"Yes! The look on her face when Bainbridge held up the packet! And I bet she got it harder for trying to deny it! Brilliant, Shirley, just brilliant."
Jenny's eyes widened and she held her breath. Shirley? Shirley Barton? Surely not? I thought...
"Thanks, Helen. And now we can sit back and watch what they do about the crest. But there's only one girl in the frame and, though I say it myself, it's a hell of a tight frame."
"It is!" said Helen gleefully. "I can't see her wriggling out of that. The doorknob was the final stroke of genius, Shirl ... but ...do you think she'll be ... expelled?" asked Helen.
"Top goal-scorer in Cropton's best team for years? I doubt it," said Shirley. "No, I rather think it'll be THE biggest caning - with the famous Molly - this school has ever seen. And they'll probably wait a bit too, as she's only just been caned, which won't be much fun for Miss Bennett, will it?"

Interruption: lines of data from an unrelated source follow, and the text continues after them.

$ cat src/rtl/uart_rffe_cmd_sequencer.sv
// uart_rffe_cmd_sequencer: validates a latched UART burst and replays its embedded commands onto the RFFE master
module uart_rffe_cmd_sequencer #(
  parameter int DATA_DEPTH     = 36,
  parameter int MAX_CMDS       = 11,
  parameter int TIMEOUT_CYCLES = 4096
) (
  input  logic                    clk,
  input  logic                    rst,
  input  logic [DATA_DEPTH*8-1:0] rx_data,
  input  logic [5:0]              rx_bytes,
  input  logic                    rx_check_all,
  input  logic                    rx_irq,
  output logic                    rx_irq_clear,
  output logic                    cmd_valid,
  input  logic                    cmd_ready,
  output logic [1:0]              cmd_op,
  output logic [3:0]              cmd_usid,
  output logic [7:0]              cmd_addr,
  output logic [7:0]              cmd_wdata,
  input  logic                    rsp_valid,
  input  logic                    rsp_err,
  input  logic [7:0]              rsp_rdata,
  output logic                    busy,
  output logic                    done,
  output logic [2:0]              status,
  output logic [MAX_CMDS*8-1:0]   rd_data,
  output logic [3:0]              rd_count
);
  localparam int DW = DATA_DEPTH*8;
  localparam int RW = MAX_CMDS*8;
  localparam int CW = $clog2(TIMEOUT_CYCLES);
  typedef enum logic [2:0] {IDLE, CHECK, ISSUE, WAIT_RSP, DONE} state_t;
  state_t          state_q, state_d;
  logic [DW-1:0]   data_q, data_d;
  logic [5:0]      bytes_q, bytes_d;
  logic            chk_q, chk_d;
  logic [3:0]      idx_q, idx_d;
  logic [CW-1:0]   cnt_q, cnt_d;
  logic [RW-1:0]   rd_data_q, rd_data_d;
  logic [3:0]      rd_count_q, rd_count_d;
  logic [2:0]      status_q, status_d;
  logic [7:0]      n, cmd_a, cmd_b, cmd_c;
  logic [1:0]      op;
  logic [2:0]      chk_err;
  function automatic logic [7:0] byte_at(input logic [DW-1:0] d, input int k);
    return d[DW-1-8*k -: 8];
  endfunction
  always_comb begin
    n = byte_at(data_q, 1);
    cmd_a = byte_at(data_q, 2 + 3*int'(idx_q));
    cmd_b = byte_at(data_q, 3 + 3*int'(idx_q));
    cmd_c = byte_at(data_q, 4 + 3*int'(idx_q));
    op = 2'(cmd_a >> 6);
    chk_err = !chk_q ? 3'd1 :
              byte_at(data_q, 0) != 8'hA5 ? 3'd2 :
              (n == 8'd0 || int'(n) > MAX_CMDS || int'(bytes_q) != 2 + 3*int'(n)) ? 3'd3 : 3'd0;
  end
  always_ff @(posedge clk)
    if (!rst) begin
      state_q <= IDLE;
      data_q <= '0;
      bytes_q <= '0;
      chk_q <= 1'b0;
      idx_q <= '0;
      cnt_q <= '0;
      rd_data_q <= '0;
      rd_count_q <= '0;
      status_q <= '0;
    end else begin
      state_q <= state_d;
      data_q <= data_d;
      bytes_q <= bytes_d;
      chk_q <= chk_d;
      idx_q <= idx_d;
      cnt_q <= cnt_d;
      rd_data_q <= rd_data_d;
      rd_count_q <= rd_count_d;
      status_q <= status_d;
    end
  always_comb begin
    state_d = state_q;
    data_d = data_q;
    bytes_d = bytes_q;
    chk_d = chk_q;
    idx_d = idx_q;
    cnt_d = cnt_q;
    rd_data_d = rd_data_q;
    rd_count_d = rd_count_q;
    status_d = status_q;
    case (state_q)
      IDLE: if (rx_irq) begin
        state_d = CHECK;
        data_d = rx_data;
        bytes_d = rx_bytes;
        chk_d = rx_check_all;
        idx_d = '0;
        rd_data_d = '0;
        rd_count_d = '0;
      end
      CHECK: begin
        state_d = chk_err != 3'd0 ? DONE : ISSUE;
        status_d = chk_err != 3'd0 ? chk_err : status_q;
      end
      ISSUE: if (op == 2'b11) begin
        state_d = DONE;
        status_d = 3'd4;
      end else if (cmd_ready) begin
        state_d = WAIT_RSP;
        cnt_d = '0;
      end
      WAIT_RSP: if (rsp_valid && rsp_err) begin
        state_d = DONE;
        status_d = 3'd6;
      end else if (rsp_valid) begin
        rd_data_d = op == 2'b10 ? {rd_data_q[RW-9:0], rsp_rdata} : rd_data_q;
        rd_count_d = op == 2'b10 ? rd_count_q + 4'd1 : rd_count_q;
        state_d = int'(idx_q) == int'(n) - 1 ? DONE : ISSUE;
        status_d = int'(idx_q) == int'(n) - 1 ? 3'd0 : status_q;
        idx_d = idx_q + 4'd1;
      end else if (cnt_q == CW'(TIMEOUT_CYCLES - 2)) begin
        state_d = DONE;
        status_d = 3'd5;
      end else cnt_d = cnt_q + CW'(1);
      default: state_d = IDLE;
    endcase
  end
  // cmd_valid is gated by rst so a reset drops the request in the same cycle
  always_comb begin
    busy = state_q != IDLE;
    done = state_q == DONE;
    rx_irq_clear = state_q == CHECK;
    cmd_valid = rst && state_q == ISSUE && op != 2'b11;
    cmd_op = state_q == ISSUE ? op : 2'b00;
    cmd_usid = state_q == ISSUE ? 4'(cmd_a) : 4'd0;
    cmd_addr = state_q == ISSUE ? cmd_b : 8'd0;
    cmd_wdata = state_q == ISSUE ? cmd_c : 8'd0;
    status = status_q;
    rd_data = rd_data_q;
    rd_count = rd_count_q;
  end
endmodule

$ cat config.mk
export PLATFORM = sky130hd
export DESIGN_NAME = uart_rffe_cmd_sequencer
export DESIGN_NICKNAME = d
export VERILOG_FILES = /design/src/rtl/uart_rffe_cmd_sequencer.sv
export SDC_FILE = /design/constraint.sdc
export NUM_CORES = 1
export LEC_CHECK = 0
export BUFFER_PORTS_ARGS = -buffer_cell sky130_fd_sc_hd__buf_2
export CAP_MARGIN = 10
export CORE_MARGIN = 5
export CORE_UTILIZATION = 45
export CTS_BUF_LIST = sky130_fd_sc_hd__clkbuf_8
export DETAILED_ROUTE_END_ITERATION = 10
export PLACE_DENSITY = 0.67
export SETUP_SLACK_MARGIN = 0.2
export SKIP_CTS_REPAIR_TIMING = 1
export SLEW_MARGIN = 15
export SYNTH_ARGS = -nofsm -noshare
export SYNTH_HDL_FRONTEND = slang
export SYNTH_SLANG_ARGS = --single-unit
$ cat constraint.sdc
create_clock -name clk -period 7.6 [get_ports clk]
set_clock_uncertainty 0.05 [all_clocks]
set_input_delay 1.52 -clock clk [delete_from_list [all_inputs] [get_ports clk]]
set_output_delay 1.52 -clock clk [all_outputs]
set_load 0.01 [all_outputs]
==> flow_summary_export.csv, run 1 <==
group,metric,value,unit
status,status,"finished, final reports clean",
synthesis,seq_area_frac_synth,36.2,%
run,maxCapViolations,0,
global_routing,grt_pass1_wl,121000,µm
power,p_sw,1.75,mW
detailed_routing,drt_iter0_drc,2444,
timing,fin_tns_setup,0,ps
synthesis,synth-edff-count,0,
synthesis,yosys.area.top_type_share,36.2,%
min_path,hold_path_class,"register to register",
clocking,cts_inserted_buffers,74,
timing,slew_violations,0,
power,internal_power,3.99,mW
timing,max_slew_margin,23.1,%
cells_and_area,nets,3239,
critical_path,crit_type,"register to output pin",
detailed_routing,firstDrtPassIters,6,
synthesis,synth_top_area_cell,"dfxtp_1",
die,initial_utilization,45.2,%
critical_path,reg2reg_slack,1950,ps
critical_path,path_max_fanout,33,
power,p_seq_share,41.2,%
placement,dp_hpwl,60300,µm
synthesis,synth_area_leaders,"dfxtp_1 36%, mux4_2 21%, nand2_1 12%",
power,swShare,30.5,%
clocking,cts_tree,"built",
synthesis,dominantRegCellSynth,"dfxtp_1",
timing,hold_viol_final,0,
global_routing,grt_use_total,28.8,%
critical_path,required,6030,ps
timing,setup_viol_count_final,0,
die,coreArea,50000,µm²
detailed_routing,drc,0,
clocking,cts.sinks,409,
timing,rsz0062_at_grt,"false",
clocking,root_buffer,"clkbuf_8",
cells_and_area,multi_input_area,13500,µm²
synthesis,synthDistinctLibCells,71,
detailed_routing,final_antenna_net_count,0,
cells_and_area,syn_to_final_growth,18.1,%
die,dieArea,54800,µm²
placement,gp_congestion,0.982,
critical_path,crit_path_end_kind,"output pin",
synthesis,ys_ff_latch,409,
synthesis,synth_area_per_cell,8.80,µm²
cells_and_area,final_cell_count_no_fill,3624,
clocking,htree_levels,3,
detailed_routing,routedWlPerCell,22.6,µm
power,power_density,215,nW/µm²
cells_and_area,drive_above_1_share,28.1,%
critical_path,start_kind,"register",
power,leakage,10.3,nW
detailed_routing,via_per_inst,5.90,
cells_and_area,ff_latch_area,8190,µm²
synthesis,synth_nets,2917,
synthesis,synth_cells,2568,
die,die_width,234,µm
critical_path,arrival,5230,ps
synthesis,syn-cell-area,22600,µm²
placement,port_buffers,429,
power,power_frac_clock,39.6,%
cells_and_area,fillers,4627,
clocking,clock_path_buffers,3,
detailed_routing,via_count,21384,
timing,fin_crit,6800,ps
global_routing,antenna_found_initial,14,
cells_and_area,mostFrequentLayoutCells,"745 x nand2_1, 436 x a21oi_1, 429 x buf_2",
synthesis,yosys_warnings,0,
die,dieHeight,234,µm
power,combPwrFrac,19.2,%
clocking,clk_pin_slew,60,ps
synthesis,async_reset_ff_share,0,%
timing,fmax,147,MHz
die,rows,82,
cells_and_area,mostFrequentLayoutCell,"nand2_1",
cells_and_area,final_cell_area,26700,µm²
timing,min_period_over_period,89.5,%
die,io_pins,430,
global_routing,grt_pass1_vias,20254,
global_routing,grt_start_max_net_pins,199,
timing,tightestPinTransition,1150,ps
global_routing,grt_overflow_total,0,
detailed_routing,wirelength,81800,µm
power,peakVddDrop,0.159,mV
placement,place_inst,3482,
clocking,clock_latency,690,ps
placement,place_area,25000,µm²
-- critical path, stage by stage, from the launching register on --
cell,delay (ps)
dfxtp_1,470
ha_1,290
fa_1,480
buf_4,290
ha_1,240
a21oi_1,440
xnor2_1,130
ha_1,890
buf_4,270
mux4_2,300
mux2i_1,380
a211oi_1,190
buf_2,170
-- registers in the layout (all words and copies together) (netlist names) --
| name | cells |
|---|---|
| bytes_q | 6 |
| chk_q | 1 |
| cnt_q | 12 |
| data_q | 288 |
| idx_q | 4 |
| rd_count | 4 |
| rd_data | 88 |
| state_q | 3 |
| status | 3 |
-- Yosys cell counts, types with 9 or more instances --
cell type	count
a211oi_1	27
a21oi_1	436
a31oi_1	9
and3_1	12
buf_1	27
buf_2	48
clkbuf_1	138
dfxtp_1	409
ha_1	38
inv_1	27
mux2_2	14
mux2i_1	46
mux4_2	207
nand2_1	746
nand3_1	107
nor2_1	58
nor2b_1	15
nor3_1	11
o21ai_0	39
or3_1	10
xnor2_1	22
-- power groups by stage --
stage	Combinational, mW	Clock (mW)	Sequential (mW)
final	1.10	2.27	2.37
after global routing	1.19	2.41	2.38
after CTS	1.09	2.31	2.36
after detailed placement	1.09	0	2.41
after global placement	1.07	0	2.40
after floorplan	0.755	0	2.36
-- stage by stage --
stage / util (%) / total power [mW] / setup slack (ps) / hold WS [ps]
2_1_floorplan: - / 3.11 / 1800 / 383
3_3_place_gp: 50.1 / 3.47 / 1320 / 392
3_5_place_dp: 50.1 / 3.49 / 1270 / 397
4_1_cts: 53.3 / 5.77 / 509 / 404
5_1_grt: 53.4 / 5.98 / 355 / 425
6_report: 53.4 / 5.74 / 796 / 402
-- per-layer routing --
layer / up-vias / share of wire (%) / global-route usage [%]
li1: 9796 / - / -
met1: 10359 / 41 / 39.6
met2: 1032 / 45 / 43.9
met3: 191 / 9.5 / 6.36
met4: 6 / 4.6 / 12.4
met5: - / 0.042 / 0
-- final timing paths --
path / end / depth (start not counted) / from
worst max register to register: rd_count[3] / 16 / idx_q[1]
worst min register to register: data_q[12] / 2 / data_q[12]
worst min-delay path: data_q[12] / 2 / data_q[12]
worst max-delay path: cmd_addr[0] / 12 / idx_q[1]
-- kinds of logic (layout without fill, tap and decap cells) --
family | after synthesis | count (layout) | share of synthesized area (%)
AND/OR/NAND/NOR | 1010 | 1010 | 18.7
buffers and inverters | 246 | 621 | 4.39
multiplexers | 267 | 267 | 23.4
XOR/XNOR | 31 | 31 | 1.38
other | 0 | 9 | 0
adder cells (fa/ha/maj) | 40 | 40 | 2.28
flip-flops | 409 | 409 | 36.2
AO/OA/AOI/OAI | 565 | 565 | 13.7
-- cell type report --
type,instances,area share [%]
Antenna cell,9,0.0844
Timing Repair Buffer,461,9.13
Tap cell,672,3.15
Clock inverter,36,1.27
Sequential cell,409,30.7
Multi-Input combinational cell,1913,50.4
Clock buffer,93,4.80
Inverter,31,0.464
(Power assumes the default switching activity.)
==> run 2: changes to the inputs <==
- GPL_TIMING_DRIVEN: default -> 0
==> flow_summary_export.csv, run 2 (synthesis gave the netlist of run 1 again) <==
group,metric,value,unit
status,status,"finished, final reports clean",
clocking,htree_levels,3,
die,io_pins,430,
cells_and_area,mostFrequentLayoutCells,"746 x nand2_1, 464 x buf_2, 434 x a21oi_1",
min_path,hold_path_class,"register to register",
cells_and_area,ff_latch_area,8190,µm²
die,coreArea,50000,µm²
power,power_density,211,nW/µm²
critical_path,critical_path.reg2reg.startpoint,"idx_q[0]",
clocking,cts_tree,"built",
die,initial_utilization,45.2,%
cells_and_area,multi_input_area,13500,µm²
global_routing,grt_use_total,34.5,%
placement,dp_hpwl,77500,µm
critical_path,crit_path_end_kind,"output pin",
cells_and_area,drive_above_1_share,27.7,%
critical_path,crit_type,"register to output pin",
critical_path,reg2reg_depth,22,
placement,gp_congestion,1.07,
die,dieHeight,234,µm
critical_path,crit_buf_inv,10,
die,dieArea,54800,µm²
critical_path,reg2reg_slack,1360,ps
timing,rsz0062_at_grt,"true",
timing,tightestPinTransition,1250,ps
critical_path,critPathTopFamily,"buffers and inverters",
global_routing,grt_pass1_wl,141000,µm
critical_path,path_max_fanout,10,
cells_and_area,largest_register_ffs,288,
critical_path,worstPathCellList,"clkinvlp_4, clkbuf_2, clkbuf_4, ha_1, buf_2, buf_4, inv_1, buf_2, ha_1, a21oi_4, xnor2_1, ha_1, clkbuf_4, buf_4, a311oi_1, a211oi_1, a21oi_1, a211oi_2, buf_2",
clocking,clk_pin_slew,60,ps
critical_path,r2r_end,"cnt_q[0]",
clocking,clock_latency,690,ps
placement,port_buffers,429,
critical_path,worst-path-stages,19,
timing,min_period_over_period,97.6,%
detailed_routing,via_count,23340,
detailed_routing,routedWlPerCell,25.5,µm
detailed_routing,final_antenna_net_count,0,
critical_path,crit_end,"cmd_addr[5]",
cells_and_area,top_register,"data_q",
timing,hold_viol_final,0,
power,leakage,10.6,nW
cells_and_area,nets,3429,
detailed_routing,drc,0,
timing,fin_tns_setup,0,ps
detailed_routing,firstDrtPassIters,7,
detailed_routing,drt_iter0_drc,2744,
global_routing,antenna_found_initial,20,
global_routing,grt_pass1_vias,22336,
detailed_routing,wirelength,97600,µm
cells_and_area,fillers,4653,
clocking,cts.sinks,409,
critical_path,required,6030,ps
timing,setup_viol_count_final,0,
critical_path,timing.critical_path.from,"idx_q[0]",
cells_and_area,syn_to_final_growth,21.1,%
cells_and_area,mostFrequentLayoutCell,"nand2_1",
critical_path,slowest_stage,"dfxtp_2",
timing,fin_crit,7420,ps
power,peakVddDrop,0.140,mV
timing,slew_violations,0,
clocking,cts_inserted_buffers,72,
timing,fmax,135,MHz
die,rows,82,
cells_and_area,fin_util,54.8,%
timing,max_slew_margin,16.6,%
detailed_routing,via_per_inst,6.11,
clocking,clock_path_buffers,3,
timing,setup_ws,182,ps
critical_path,arrival,5850,ps
die,die_width,234,µm
placement,dp_slack,-853,ps
global_routing,grt_start_max_net_pins,13,
run,maxCapViolations,0,
global_routing,grt_overflow_total,0,
clocking,root_buffer,"clkbuf_8",
critical_path,critPathMaxStageDelay,470,ps
critical_path,start_kind,"register",
run 2: cell types whose count changed in the layout (fill, tap and decap cells not counted), sizes merged:
cell,previous run,this run
clkbuf,93,237
buf,461,500
diode,9,16
inv,48,53
clkinvlp,0,4
clkinv,15,13
run 2: worst reg2reg max path, stage by stage (launching register included):
cell	delay [ps]
dfxtp_2	470
clkinvlp_4	200
clkbuf_2	280
clkbuf_4	300
ha_1	350
ha_1	290
buf_4	250
buf_6	230
clkinvlp_4	170
ha_1	300
clkbuf_2	210
clkinvlp_4	170
nand2_1	60
o311ai_0	560
nor4b_1	130
o22ai_1	360
a31oi_4	180
buf_4	200
o31ai_1	650
buf_2	330
buf_4	210
xnor2_1	130
nor2_1	50
run 2: area by class of cell:
cell class	instances	area share [%]
clock inverters	43	1.28
clock buffers	84	4.22
multi-input cells	1913	49.3
diodes	16	0.146
well taps	672	3.07
inverters	31	0.466
flip-flops and latches	409	29.9
plain buffers	215	3.51
repair buffers	438	8.11
run 2: how the worst min path moves through the flow:
| stage | startpoint | slack, ps | end | depth (start not counted) |
|---|---|---|---|---|
| 6_report | data_q[12] | 410 | data_q[12] | 2 |
| 5_1_grt | data_q[45] | 430 | data_q[45] | 2 |
| 4_1_cts | data_q[60] | 410 | data_q[60] | 2 |
| 3_5_place_dp | data_q[60] | 400 | data_q[60] | 2 |
| 3_3_place_gp | data_q[61] | 390 | data_q[61] | 2 |
| 2_1_floorplan | data_q[12] | 380 | data_q[12] | 2 |
run 2: metal layers:
layer | track usage [%] | up-vias | share of wire [%]
met3 | 10.8 | 309 | 12
li1 | - | 10217 | -
met4 | 14.6 | 10 | 5.3
met5 | 0 | - | 0.068
met2 | 53.1 | 1533 | 44
met1 | 45.4 | 11271 | 38
run 2: through the flow:
stage,cells,area (µm²),power (mW),hold WS (ps)
after CTS,3797,27100,5.72,412
after floorplan,2568,22600,3.11,383
after detailed placement,3670,25600,3.60,404
final,3821,27400,5.77,411
after global routing,3816,27400,5.96,428
after global placement,3669,25600,3.58,394
run 2: report_power, final:
part	switching (mW)	internal, mW
Clock	0.971	1.16
Sequential	0.144	2.25
Combinational	0.737	0.507
==> run 3: changes to the inputs <==
- SETUP_SLACK_MARGIN: 0.2 -> 0.05
- SLEW_MARGIN: 15 -> default
==> flow_summary_export.csv, run 3 (synthesis gave the netlist of run 1 again) <==
group,metric,value,unit
die,io_pins,430,
timing,hold_viol_final,0,
global_routing,grt_pass1_vias,22327,
min_path,hold_path_class,"register to register",
critical_path,crit_path_end_kind,"output pin",
global_routing,grt_pass1_wl,141000,µm
cells_and_area,drive_above_1_share,27.7,%
global_routing,top_usage_layer,"met2",
power,power,5.83,mW
timing,setup_ws,-0.896,ps
timing,rsz0062_at_grt,"false",
clocking,clk_pin_slew,70,ps
detailed_routing,drt_iter0_drc,2738,
clocking,cts_inserted_buffers,72,
detailed_routing,via_count,23350,
cells_and_area,mostFrequentLayoutCell,"nand2_1",
timing,slew_violations,0,
critical_path,crit_path_frequent_cell,"clkbuf_4",
clocking,root_buffer,"clkbuf_8",
global_routing,grt_use_total,34.5,%
die,initial_utilization,45.2,%
detailed_routing,via_per_inst,6.12,
cells_and_area,top_register,"data_q",
cells_and_area,mostFrequentLayoutCells,"746 x nand2_1, 464 x buf_2, 435 x a21oi_1",
placement,gp_congestion,1.07,
critical_path,path_max_fanout,10,
run,maxCapViolations,0,
global_routing,antenna_found_initial,19,
timing,fin_crit,7600,ps
clocking,cts.sinks,409,
timing,tightestPinTransition,1270,ps
critical_path,critPathMaxStageDelay,480,ps
die,die_width,234,µm
detailed_routing,firstDrtPassIters,7,
clocking,cts_tree,"built",
timing,setup_viol_count_final,1,
placement,port_buffers,429,
die,dieArea,54800,µm²
clocking,htree_levels,3,
clocking,clock_latency,680,ps
power,peakVddDrop,0.125,mV
detailed_routing,routedWlPerCell,25.8,µm
status,status,"finished, violations left",
cells_and_area,largest_register_ffs,288,
placement,dp_hpwl,77400,µm
global_routing,met3_usage,10.3,%
placement,dp_slack,-869,ps
critical_path,start_kind,"register",
power,power_density,213,nW/µm²
die,dieHeight,234,µm
clocking,clock_path_buffers,3,
cells_and_area,nets,3426,
critical_path,arrival,6030,ps
die,rows,82,
timing,max_slew_margin,15.5,%
global_routing,grt_overflow_total,0,
critical_path,slowest_stage,"dfxtp_2",
cells_and_area,final_cell_area,27400,µm²
timing,fmax,132,MHz
power,leakage,10.6,nW
critical_path,crit_type,"register to output pin",
detailed_routing,drc,0,
timing,min_period_over_period,100,%
global_routing,grt_start_max_net_pins,12,
critical_path,required,6030,ps
die,coreArea,50000,µm²
global_routing,met2_usage,53.7,%
detailed_routing,wirelength,98300,µm
cells_and_area,syn_to_final_growth,21.2,%
global_routing,grtUsageMet1,45.0,%
detailed_routing,final_antenna_net_count,0,
placement,place_area,25600,µm²
critical_path,worstPathCellList,"clkinvlp_4, clkbuf_4, clkbuf_4, ha_1, ha_1, clkbuf_4, clkbuf_4, clkinvlp_4, ha_4, clkinvlp_4, nand2_1, o311ai_0, nor4b_1, o22ai_1, a31oi_4, nor2_1, nor3_1, buf_2",
status,violations,"negative setup slack",
-- run 3: cell types whose count changed in the layout (fill, tap and decap cells not counted), moves of 2 or more --
cell and delta:
clkbuf_8 +7, clkbuf_2 -5, clkbuf_1 +3, clkinv_8 -3
diode_2 -3, inv_1 -3, xnor2_2 -3, inv_12 -2
inv_8 +2, xnor2_1 +2
-- run 3: report_power, final --
part / leakage (nW) / switching (mW) / internal (mW)
Sequential: 3.34 / 0.145 / 2.25
Clock: 0.873 / 0.965 / 1.22
Combinational: 6.40 / 0.737 / 0.509
-- run 3: critical path: cells and delay by family, from the launching register on --
| family | cells | cell delay (ps) |
|---|---|---|
| buf+inv | 8 | 2060 |
| compound gates | 3 | 800 |
| flops | 1 | 480 |
| fa+ha+maj | 3 | 1010 |
| simple gates | 4 | 950 |
-- run 3: path summary, 6_finish.rpt --
check	start	endpoint	slack, ps	cells past startpoint
min	data_q[13]	data_q[13]	410	2
max reg2reg	idx_q[0]	cnt_q[1]	1190	20
min reg2reg	data_q[13]	data_q[13]	410	2
max	idx_q[0]	cmd_valid	-0.9	18
-- run 3: cell type report --
class | instances | area, µm²
antenna | 13 | 32.5
buffer | 214 | 950
clock buffer | 91 | 1250
clock inverter | 38 | 293
fill | 4700 | 22600
inverter | 31 | 128
multi-input combinational | 1913 | 13500
sequential | 409 | 8190
tap | 672 | 841
timing repair buffer | 436 | 2200
-- run 3: metal layers --
layer  share of wire, %  up-vias
met1                 38    11237
li1                   -    10217
met4                4.8        8
met3                 12      305
met2                 45     1583
met5              0.059        -
-- run 3: metrics by stage --
step / util, % / instances / hold slack (ps) / TNS (ps)
final: 54.8 / 3817 / 408 / -0.896
after global routing: 54.8 / 3814 / 418 / 0
after CTS: 54.3 / 3798 / 410 / -24930
after detailed placement: 51.2 / 3669 / 401 / -7940
after global placement: 51.2 / 3669 / 394 / -7230
after floorplan: - / 2568 / 383 / 0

"No, and I'm GLAD. That cow got me caned - I've still got the marks, AND my parents are really angry with me. I hope she screams, I hope they..."
"I know - you told me all that before," said Shirley impatiently. "Now, have you got that pound note?"
"Oh yes. It's here." Jenny heard a drawer open and a shuffling noise. "Do cigarettes really cost that much?" she asked uncertainly.
"They certainly do," said Shirley indignantly. "And it was a packet of twenty, remember."
"Oh ... yes."
"Thanks," said Shirley. "It's been worth it, hasn't it?"
"Oh yes," said Helen, perking up again. "I'd have paid ... anything to see Julia Bennett get her come-uppance, really I would."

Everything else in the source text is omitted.